**Provided records**
* * *

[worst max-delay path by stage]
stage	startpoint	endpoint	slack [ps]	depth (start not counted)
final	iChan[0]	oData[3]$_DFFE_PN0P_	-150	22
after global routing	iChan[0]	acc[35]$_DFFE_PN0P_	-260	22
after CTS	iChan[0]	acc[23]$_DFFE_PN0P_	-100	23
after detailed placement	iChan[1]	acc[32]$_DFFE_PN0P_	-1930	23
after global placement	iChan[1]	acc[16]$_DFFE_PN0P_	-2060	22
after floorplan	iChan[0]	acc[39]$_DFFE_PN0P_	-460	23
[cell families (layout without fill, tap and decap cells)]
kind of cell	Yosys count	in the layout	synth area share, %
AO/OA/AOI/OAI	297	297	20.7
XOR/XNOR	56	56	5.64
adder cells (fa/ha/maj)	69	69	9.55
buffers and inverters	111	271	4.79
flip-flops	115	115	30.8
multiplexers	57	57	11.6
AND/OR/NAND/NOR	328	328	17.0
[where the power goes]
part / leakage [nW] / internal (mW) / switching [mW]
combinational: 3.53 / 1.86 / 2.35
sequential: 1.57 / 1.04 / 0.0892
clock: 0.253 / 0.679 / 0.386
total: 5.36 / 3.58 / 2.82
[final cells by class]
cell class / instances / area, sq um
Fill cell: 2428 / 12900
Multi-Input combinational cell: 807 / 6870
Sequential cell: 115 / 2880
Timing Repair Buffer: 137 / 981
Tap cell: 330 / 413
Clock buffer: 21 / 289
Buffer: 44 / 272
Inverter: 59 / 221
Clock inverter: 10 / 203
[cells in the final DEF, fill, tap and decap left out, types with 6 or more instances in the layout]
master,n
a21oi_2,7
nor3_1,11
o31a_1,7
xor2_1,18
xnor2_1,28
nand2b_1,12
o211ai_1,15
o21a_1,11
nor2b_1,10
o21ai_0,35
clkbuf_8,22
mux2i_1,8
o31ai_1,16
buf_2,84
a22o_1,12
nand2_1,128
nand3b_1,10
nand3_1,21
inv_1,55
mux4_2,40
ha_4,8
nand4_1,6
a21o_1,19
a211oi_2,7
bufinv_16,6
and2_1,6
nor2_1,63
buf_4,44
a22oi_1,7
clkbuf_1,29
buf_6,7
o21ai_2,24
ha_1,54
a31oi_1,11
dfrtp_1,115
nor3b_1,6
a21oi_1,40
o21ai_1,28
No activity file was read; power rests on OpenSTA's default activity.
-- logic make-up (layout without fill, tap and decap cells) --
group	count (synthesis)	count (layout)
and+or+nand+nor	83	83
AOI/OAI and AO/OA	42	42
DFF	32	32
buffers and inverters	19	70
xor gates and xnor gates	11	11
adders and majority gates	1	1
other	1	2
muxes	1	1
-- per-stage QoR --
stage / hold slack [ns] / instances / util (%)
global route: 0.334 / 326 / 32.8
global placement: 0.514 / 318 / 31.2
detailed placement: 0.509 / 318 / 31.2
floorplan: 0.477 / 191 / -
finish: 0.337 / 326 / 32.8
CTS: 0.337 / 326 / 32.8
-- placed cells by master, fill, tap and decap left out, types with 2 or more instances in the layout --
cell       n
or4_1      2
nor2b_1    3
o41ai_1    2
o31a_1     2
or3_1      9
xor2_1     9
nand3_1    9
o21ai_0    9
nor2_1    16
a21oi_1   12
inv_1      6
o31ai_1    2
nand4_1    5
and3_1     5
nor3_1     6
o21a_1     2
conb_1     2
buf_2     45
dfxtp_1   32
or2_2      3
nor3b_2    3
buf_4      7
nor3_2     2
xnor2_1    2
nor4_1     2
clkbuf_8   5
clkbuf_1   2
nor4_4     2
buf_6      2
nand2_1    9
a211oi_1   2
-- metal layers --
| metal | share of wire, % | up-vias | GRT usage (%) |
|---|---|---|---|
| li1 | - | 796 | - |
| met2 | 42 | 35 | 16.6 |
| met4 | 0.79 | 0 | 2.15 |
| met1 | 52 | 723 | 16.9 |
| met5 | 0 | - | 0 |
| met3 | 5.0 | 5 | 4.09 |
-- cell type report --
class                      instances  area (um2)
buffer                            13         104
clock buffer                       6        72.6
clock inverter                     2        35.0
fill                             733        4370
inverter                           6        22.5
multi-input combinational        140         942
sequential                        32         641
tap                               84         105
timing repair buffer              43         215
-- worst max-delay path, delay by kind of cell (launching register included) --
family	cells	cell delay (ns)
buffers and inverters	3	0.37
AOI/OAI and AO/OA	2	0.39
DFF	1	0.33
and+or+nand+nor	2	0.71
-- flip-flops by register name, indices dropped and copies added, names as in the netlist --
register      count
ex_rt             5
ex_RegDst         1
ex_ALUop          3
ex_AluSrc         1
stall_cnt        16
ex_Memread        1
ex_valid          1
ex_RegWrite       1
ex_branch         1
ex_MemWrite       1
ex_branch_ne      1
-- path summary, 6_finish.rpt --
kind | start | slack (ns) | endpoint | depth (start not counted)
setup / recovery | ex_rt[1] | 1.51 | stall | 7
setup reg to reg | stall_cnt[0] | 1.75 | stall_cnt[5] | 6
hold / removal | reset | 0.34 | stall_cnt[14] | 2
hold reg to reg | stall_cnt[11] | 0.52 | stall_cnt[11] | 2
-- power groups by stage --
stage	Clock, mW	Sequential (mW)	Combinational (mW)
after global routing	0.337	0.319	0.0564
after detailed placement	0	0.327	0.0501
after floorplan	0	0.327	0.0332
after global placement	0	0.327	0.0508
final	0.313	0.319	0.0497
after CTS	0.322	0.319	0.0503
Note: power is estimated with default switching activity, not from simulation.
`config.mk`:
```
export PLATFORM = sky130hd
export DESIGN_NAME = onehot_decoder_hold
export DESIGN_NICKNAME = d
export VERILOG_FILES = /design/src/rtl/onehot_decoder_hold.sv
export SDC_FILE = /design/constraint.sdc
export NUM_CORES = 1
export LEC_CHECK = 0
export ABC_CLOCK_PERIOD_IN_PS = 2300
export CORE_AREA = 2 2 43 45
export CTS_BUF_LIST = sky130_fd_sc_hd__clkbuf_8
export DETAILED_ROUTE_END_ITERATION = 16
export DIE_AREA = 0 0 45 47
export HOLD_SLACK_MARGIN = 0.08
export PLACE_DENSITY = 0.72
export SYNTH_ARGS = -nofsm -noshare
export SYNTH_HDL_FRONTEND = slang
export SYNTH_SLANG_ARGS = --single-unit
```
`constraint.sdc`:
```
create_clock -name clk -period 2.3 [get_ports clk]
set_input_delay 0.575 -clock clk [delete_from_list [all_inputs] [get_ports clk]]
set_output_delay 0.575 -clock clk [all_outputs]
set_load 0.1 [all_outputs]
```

* * *

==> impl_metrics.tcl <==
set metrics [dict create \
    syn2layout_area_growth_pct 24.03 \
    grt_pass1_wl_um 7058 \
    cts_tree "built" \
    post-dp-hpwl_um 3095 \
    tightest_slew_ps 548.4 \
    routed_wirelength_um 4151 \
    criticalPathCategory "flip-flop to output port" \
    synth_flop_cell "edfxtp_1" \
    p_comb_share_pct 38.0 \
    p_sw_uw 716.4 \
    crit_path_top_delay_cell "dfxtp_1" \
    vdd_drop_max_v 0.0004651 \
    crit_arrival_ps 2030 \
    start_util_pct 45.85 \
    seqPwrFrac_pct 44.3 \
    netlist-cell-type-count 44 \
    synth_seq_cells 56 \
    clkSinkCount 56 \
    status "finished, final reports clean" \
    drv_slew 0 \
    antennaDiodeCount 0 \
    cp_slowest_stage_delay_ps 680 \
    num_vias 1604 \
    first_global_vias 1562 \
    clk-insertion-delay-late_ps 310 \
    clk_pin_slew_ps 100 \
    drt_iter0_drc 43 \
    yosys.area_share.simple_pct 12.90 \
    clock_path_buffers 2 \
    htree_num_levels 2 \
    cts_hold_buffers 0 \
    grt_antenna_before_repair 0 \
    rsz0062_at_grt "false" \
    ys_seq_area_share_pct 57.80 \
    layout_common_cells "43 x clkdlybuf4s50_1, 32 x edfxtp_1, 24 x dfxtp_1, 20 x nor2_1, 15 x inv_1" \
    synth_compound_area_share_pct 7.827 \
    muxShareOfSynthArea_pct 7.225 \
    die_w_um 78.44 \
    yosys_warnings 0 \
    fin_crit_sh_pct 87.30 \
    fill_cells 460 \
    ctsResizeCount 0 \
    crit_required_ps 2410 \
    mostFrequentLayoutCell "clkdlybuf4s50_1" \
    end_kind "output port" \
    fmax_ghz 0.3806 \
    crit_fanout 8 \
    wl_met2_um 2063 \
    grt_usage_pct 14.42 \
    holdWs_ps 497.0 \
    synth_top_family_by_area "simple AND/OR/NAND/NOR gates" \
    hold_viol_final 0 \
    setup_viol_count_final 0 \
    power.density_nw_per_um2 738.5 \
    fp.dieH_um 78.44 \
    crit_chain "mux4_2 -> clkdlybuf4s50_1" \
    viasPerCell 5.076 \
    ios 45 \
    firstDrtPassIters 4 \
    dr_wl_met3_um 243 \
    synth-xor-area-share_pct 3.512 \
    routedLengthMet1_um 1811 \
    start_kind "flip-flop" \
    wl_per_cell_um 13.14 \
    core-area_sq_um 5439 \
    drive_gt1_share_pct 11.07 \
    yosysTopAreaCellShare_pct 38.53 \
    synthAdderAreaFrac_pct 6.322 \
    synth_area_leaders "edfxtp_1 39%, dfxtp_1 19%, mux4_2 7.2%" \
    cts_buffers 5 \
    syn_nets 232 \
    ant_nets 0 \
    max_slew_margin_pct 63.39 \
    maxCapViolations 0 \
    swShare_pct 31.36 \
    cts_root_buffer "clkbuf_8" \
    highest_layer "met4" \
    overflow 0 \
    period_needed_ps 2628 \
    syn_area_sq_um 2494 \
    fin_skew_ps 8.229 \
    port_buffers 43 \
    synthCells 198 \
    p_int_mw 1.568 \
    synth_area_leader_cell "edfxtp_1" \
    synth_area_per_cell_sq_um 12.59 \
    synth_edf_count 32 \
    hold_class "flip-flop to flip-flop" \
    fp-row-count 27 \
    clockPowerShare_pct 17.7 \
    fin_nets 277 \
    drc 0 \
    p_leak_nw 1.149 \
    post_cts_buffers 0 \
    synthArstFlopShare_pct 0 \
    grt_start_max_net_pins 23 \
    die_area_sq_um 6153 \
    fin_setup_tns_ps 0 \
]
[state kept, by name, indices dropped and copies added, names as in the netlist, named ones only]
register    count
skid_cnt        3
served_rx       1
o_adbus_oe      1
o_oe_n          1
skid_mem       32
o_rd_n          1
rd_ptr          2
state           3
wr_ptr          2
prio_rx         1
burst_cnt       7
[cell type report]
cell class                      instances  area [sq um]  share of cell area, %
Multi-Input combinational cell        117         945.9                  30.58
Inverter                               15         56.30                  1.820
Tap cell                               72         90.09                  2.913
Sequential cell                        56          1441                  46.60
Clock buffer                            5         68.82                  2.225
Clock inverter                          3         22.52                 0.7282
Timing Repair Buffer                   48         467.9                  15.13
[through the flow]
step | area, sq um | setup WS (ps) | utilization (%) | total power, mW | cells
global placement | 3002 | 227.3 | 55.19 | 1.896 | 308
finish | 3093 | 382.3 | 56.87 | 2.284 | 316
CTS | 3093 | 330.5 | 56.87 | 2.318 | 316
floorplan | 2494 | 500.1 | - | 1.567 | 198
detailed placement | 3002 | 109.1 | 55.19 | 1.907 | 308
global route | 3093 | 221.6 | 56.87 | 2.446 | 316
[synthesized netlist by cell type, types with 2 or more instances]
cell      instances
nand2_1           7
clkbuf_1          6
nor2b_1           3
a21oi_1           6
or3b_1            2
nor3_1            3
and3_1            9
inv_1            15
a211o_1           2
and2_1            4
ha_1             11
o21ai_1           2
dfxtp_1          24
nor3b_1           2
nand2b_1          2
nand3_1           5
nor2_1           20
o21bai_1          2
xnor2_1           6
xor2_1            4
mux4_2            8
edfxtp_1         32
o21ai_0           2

* * *

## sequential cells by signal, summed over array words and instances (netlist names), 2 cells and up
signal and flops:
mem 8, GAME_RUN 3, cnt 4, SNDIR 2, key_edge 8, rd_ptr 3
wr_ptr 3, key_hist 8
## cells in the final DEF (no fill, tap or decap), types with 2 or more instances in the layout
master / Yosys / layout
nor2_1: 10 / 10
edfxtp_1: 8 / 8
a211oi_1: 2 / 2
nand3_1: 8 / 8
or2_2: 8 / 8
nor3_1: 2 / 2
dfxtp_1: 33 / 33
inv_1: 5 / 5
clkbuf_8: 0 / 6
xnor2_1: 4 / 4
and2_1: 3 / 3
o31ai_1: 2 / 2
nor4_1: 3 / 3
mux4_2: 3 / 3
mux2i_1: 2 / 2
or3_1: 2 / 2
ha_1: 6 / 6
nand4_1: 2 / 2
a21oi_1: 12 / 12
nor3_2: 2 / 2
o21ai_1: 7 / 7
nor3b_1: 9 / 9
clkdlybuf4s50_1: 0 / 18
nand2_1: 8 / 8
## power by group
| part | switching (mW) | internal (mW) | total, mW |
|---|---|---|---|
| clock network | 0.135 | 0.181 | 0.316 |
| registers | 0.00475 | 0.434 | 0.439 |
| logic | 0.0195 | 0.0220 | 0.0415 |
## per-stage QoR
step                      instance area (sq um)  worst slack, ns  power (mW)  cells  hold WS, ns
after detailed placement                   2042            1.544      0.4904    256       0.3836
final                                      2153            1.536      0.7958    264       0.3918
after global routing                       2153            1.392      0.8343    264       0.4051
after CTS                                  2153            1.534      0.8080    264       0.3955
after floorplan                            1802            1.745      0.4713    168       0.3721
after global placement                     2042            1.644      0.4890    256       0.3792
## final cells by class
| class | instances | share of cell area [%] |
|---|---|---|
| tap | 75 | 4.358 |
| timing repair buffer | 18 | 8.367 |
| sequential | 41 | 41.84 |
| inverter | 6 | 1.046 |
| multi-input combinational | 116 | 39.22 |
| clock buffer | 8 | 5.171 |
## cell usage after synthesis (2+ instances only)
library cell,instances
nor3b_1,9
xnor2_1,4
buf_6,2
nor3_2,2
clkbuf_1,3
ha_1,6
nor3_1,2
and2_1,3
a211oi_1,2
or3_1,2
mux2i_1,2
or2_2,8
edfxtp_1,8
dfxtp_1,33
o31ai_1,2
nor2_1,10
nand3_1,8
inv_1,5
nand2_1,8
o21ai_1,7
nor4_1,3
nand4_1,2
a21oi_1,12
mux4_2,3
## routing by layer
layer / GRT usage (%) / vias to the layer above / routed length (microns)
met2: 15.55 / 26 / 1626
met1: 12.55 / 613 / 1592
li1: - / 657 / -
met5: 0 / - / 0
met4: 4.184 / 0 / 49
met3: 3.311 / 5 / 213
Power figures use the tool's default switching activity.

* * *

**Required work**
Using the data above, extract exactly the lines from the one that holds "[worst max-delay path by stage]" to the one that holds "Sequential cell: 115 / 2880", both ends included, and no others.

**Result**
[worst max-delay path by stage]
stage	startpoint	endpoint	slack [ps]	depth (start not counted)
final	iChan[0]	oData[3]$_DFFE_PN0P_	-150	22
after global routing	iChan[0]	acc[35]$_DFFE_PN0P_	-260	22
after CTS	iChan[0]	acc[23]$_DFFE_PN0P_	-100	23
after detailed placement	iChan[1]	acc[32]$_DFFE_PN0P_	-1930	23
after global placement	iChan[1]	acc[16]$_DFFE_PN0P_	-2060	22
after floorplan	iChan[0]	acc[39]$_DFFE_PN0P_	-460	23
[cell families (layout without fill, tap and decap cells)]
kind of cell	Yosys count	in the layout	synth area share, %
AO/OA/AOI/OAI	297	297	20.7
XOR/XNOR	56	56	5.64
adder cells (fa/ha/maj)	69	69	9.55
buffers and inverters	111	271	4.79
flip-flops	115	115	30.8
multiplexers	57	57	11.6
AND/OR/NAND/NOR	328	328	17.0
[where the power goes]
part / leakage [nW] / internal (mW) / switching [mW]
combinational: 3.53 / 1.86 / 2.35
sequential: 1.57 / 1.04 / 0.0892
clock: 0.253 / 0.679 / 0.386
total: 5.36 / 3.58 / 2.82
[final cells by class]
cell class / instances / area, sq um
Fill cell: 2428 / 12900
Multi-Input combinational cell: 807 / 6870
Sequential cell: 115 / 2880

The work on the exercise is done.